There is no software link between two "duplicated" map conversions.

Any software has no way of knowing that two MapConversions are meant (i.e. intended by the authoring user) to be identical.

Well, each geometric representation context defines a coordinate system in its 5th attribute WorldCoordinateSystem, so I'd say the usage does not change even a bit. That's the point of having the context IMO.

Great justification, I retract my argument there and you are correct :)

Name of the context? IfcRepresentationContext::ContextIdentifier would be my guess.

I guess too - there's nowhere else to put it :( This is all assumptions and not documented.

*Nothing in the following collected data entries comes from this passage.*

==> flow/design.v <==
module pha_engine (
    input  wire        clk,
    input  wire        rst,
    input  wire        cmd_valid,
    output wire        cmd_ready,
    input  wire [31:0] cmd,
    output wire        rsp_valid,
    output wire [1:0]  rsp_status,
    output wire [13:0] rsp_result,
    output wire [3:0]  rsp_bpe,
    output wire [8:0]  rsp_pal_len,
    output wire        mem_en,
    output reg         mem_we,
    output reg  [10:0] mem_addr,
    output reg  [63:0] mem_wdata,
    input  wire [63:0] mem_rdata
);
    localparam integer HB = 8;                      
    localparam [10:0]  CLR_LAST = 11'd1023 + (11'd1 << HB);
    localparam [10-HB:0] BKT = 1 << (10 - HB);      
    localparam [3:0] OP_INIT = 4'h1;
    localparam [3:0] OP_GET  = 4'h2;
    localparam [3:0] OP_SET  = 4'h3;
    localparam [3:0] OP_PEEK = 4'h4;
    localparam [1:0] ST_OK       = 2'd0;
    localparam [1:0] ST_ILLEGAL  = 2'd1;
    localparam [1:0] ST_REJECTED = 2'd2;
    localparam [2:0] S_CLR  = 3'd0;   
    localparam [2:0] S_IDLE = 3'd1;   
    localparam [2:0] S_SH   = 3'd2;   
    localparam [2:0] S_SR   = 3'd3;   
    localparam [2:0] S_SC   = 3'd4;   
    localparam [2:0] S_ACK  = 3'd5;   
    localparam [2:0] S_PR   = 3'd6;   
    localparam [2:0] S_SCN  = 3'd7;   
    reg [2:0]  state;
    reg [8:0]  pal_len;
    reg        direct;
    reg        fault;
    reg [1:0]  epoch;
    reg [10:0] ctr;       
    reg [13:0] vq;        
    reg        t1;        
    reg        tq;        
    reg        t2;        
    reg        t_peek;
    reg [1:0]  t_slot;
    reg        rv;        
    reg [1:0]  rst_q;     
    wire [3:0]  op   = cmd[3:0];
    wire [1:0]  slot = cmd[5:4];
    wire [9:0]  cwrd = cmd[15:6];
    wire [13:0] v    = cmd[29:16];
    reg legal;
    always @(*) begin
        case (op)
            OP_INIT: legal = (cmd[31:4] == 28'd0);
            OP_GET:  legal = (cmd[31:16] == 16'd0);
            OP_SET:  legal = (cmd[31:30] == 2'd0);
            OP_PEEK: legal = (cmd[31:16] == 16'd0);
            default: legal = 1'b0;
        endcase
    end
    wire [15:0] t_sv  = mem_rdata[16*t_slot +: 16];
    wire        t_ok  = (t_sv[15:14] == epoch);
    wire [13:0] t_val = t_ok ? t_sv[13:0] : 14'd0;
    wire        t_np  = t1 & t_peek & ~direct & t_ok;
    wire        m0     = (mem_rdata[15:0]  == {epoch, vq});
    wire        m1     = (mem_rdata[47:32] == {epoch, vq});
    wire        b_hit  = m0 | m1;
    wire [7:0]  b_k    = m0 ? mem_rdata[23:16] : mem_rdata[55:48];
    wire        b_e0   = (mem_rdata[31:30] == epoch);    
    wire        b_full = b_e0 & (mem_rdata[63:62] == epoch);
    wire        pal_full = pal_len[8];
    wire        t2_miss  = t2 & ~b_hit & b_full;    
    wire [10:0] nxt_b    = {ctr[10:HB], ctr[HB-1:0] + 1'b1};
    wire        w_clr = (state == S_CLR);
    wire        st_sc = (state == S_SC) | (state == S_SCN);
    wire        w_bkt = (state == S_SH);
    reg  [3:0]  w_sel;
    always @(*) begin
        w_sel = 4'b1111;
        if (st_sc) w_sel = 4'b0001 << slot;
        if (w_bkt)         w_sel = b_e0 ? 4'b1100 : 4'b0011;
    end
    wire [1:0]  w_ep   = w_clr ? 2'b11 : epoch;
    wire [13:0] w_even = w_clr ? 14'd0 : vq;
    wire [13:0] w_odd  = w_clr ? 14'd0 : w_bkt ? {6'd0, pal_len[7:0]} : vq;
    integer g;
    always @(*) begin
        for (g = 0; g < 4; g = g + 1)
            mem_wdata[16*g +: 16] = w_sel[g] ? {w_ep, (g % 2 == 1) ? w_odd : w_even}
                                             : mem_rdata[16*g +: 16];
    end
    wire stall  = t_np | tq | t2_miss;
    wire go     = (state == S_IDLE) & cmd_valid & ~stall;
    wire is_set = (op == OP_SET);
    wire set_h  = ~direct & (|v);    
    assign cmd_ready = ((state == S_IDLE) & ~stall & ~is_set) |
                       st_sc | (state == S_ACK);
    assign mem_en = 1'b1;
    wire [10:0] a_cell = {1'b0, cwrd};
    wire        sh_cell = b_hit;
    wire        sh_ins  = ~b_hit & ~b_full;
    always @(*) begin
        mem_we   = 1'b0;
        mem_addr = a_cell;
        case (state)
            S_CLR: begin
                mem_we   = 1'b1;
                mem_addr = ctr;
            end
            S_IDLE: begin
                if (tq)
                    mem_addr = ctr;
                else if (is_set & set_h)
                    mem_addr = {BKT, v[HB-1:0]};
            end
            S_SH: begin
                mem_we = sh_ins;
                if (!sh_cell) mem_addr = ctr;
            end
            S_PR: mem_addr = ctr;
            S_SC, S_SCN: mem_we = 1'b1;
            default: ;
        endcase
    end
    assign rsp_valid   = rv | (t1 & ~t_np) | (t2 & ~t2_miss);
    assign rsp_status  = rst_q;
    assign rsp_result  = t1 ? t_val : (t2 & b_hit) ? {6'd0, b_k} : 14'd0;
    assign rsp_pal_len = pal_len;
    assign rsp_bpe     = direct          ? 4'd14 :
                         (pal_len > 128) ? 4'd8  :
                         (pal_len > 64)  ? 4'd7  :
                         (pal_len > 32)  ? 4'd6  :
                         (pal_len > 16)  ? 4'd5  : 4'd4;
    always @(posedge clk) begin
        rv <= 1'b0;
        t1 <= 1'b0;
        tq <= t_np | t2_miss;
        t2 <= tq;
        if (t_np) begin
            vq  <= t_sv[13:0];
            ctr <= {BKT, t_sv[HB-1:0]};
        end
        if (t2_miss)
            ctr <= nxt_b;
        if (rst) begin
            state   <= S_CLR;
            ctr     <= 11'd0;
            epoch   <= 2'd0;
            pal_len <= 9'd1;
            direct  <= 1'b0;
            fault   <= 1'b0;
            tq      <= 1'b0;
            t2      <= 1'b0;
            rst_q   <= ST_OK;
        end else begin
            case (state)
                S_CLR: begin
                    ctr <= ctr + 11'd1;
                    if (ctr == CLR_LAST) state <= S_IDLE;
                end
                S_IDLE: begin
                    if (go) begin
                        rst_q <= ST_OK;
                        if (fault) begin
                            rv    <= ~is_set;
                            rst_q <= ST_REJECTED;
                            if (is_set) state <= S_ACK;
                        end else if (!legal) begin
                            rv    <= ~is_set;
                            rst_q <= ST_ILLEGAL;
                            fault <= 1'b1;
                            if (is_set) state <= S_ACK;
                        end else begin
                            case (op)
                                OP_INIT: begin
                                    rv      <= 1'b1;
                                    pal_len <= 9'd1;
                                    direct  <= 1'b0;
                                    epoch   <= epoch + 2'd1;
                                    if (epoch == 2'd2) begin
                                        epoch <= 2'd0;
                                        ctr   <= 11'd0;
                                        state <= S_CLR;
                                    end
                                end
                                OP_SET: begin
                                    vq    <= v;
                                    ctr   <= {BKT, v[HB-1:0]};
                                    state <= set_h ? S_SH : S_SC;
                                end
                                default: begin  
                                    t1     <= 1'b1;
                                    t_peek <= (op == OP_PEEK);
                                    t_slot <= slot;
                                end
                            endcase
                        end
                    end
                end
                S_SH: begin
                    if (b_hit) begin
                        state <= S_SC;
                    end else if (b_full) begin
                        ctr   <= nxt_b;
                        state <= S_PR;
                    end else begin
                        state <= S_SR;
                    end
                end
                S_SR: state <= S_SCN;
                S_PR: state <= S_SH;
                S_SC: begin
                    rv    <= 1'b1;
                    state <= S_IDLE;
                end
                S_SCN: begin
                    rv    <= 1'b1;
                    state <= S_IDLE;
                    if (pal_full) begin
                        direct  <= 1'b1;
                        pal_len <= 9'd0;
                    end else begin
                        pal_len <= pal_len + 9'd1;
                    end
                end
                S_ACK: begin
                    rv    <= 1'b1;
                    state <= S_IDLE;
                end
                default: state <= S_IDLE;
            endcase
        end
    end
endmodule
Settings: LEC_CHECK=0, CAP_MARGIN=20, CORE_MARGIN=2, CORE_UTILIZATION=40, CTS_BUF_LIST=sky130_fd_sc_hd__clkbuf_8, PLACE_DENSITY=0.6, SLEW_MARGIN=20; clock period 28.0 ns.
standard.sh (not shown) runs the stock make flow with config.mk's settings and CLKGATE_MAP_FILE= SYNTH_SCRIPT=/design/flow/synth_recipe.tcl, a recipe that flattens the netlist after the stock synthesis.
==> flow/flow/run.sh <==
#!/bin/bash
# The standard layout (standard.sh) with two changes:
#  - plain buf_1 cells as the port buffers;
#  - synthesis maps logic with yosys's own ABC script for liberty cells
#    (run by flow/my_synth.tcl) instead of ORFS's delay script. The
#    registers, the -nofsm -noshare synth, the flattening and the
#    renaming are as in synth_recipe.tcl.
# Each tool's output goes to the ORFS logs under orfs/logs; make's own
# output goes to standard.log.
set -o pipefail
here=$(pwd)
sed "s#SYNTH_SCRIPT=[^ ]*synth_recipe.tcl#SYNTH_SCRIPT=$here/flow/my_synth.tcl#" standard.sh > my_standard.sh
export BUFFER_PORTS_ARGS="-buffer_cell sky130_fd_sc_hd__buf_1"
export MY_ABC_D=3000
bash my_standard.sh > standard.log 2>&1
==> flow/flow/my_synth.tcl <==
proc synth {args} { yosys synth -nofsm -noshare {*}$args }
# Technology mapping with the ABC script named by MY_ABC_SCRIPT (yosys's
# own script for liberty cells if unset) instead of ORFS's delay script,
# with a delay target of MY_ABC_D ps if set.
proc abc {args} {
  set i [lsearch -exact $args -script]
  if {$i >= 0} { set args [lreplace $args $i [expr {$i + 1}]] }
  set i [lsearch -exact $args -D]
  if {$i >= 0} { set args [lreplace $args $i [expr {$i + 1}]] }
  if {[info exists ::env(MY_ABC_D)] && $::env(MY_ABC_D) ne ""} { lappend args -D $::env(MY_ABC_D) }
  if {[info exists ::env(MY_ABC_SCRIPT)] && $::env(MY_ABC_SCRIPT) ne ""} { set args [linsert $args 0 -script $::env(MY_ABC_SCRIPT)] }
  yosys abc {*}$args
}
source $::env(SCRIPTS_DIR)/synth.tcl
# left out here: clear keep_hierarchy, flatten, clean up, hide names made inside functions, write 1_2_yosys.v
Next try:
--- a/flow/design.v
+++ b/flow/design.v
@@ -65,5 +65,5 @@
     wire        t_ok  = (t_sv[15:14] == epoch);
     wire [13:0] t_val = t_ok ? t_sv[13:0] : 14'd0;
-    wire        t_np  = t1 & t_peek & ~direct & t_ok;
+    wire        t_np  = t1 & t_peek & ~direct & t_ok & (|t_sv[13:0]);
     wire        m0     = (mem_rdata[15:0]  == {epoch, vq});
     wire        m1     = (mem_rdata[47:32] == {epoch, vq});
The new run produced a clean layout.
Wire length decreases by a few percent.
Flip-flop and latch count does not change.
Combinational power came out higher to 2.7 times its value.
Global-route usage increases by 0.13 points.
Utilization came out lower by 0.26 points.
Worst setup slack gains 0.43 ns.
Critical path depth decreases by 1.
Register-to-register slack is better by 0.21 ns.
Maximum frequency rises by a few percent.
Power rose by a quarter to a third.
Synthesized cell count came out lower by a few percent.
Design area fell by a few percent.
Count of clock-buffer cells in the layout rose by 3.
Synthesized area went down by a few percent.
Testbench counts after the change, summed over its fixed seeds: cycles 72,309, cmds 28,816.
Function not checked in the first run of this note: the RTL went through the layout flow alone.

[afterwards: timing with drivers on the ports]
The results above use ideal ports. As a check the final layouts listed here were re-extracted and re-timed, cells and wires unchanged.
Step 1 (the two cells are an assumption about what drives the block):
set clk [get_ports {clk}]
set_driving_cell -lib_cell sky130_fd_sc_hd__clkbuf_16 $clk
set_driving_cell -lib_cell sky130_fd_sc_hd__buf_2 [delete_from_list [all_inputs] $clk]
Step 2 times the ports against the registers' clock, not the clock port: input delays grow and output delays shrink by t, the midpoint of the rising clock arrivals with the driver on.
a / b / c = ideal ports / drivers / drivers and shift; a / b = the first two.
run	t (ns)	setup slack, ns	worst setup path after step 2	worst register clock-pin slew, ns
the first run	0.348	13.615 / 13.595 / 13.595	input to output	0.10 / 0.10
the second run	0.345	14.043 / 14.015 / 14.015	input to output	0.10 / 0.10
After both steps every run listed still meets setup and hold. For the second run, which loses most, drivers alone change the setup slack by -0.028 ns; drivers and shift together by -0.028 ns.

Well, you've just summarized my PhD topic in two short questions. :) The answer is not trivial. And definitely not short enough for a GitHub issue answer.

OK - let's hold off on this, and I'd love to test your sample file when I get some time in the coming months or so. I have the luxury of being a non-domain expert, so if we can distill the complexities of what takes a PhD to solve into a simple but extensible thing that non-experts like myself can understand, that'd be a huge win.

Perhaps this is something for IFC5?

Yes, agreed. Can I confirm that for now in IFC4.3 we just need to have multiple contexts, each with its own map conversion? If so, perhaps we can at least improve the documentation and write a sentence or two about it. Can you propose some sentences to write?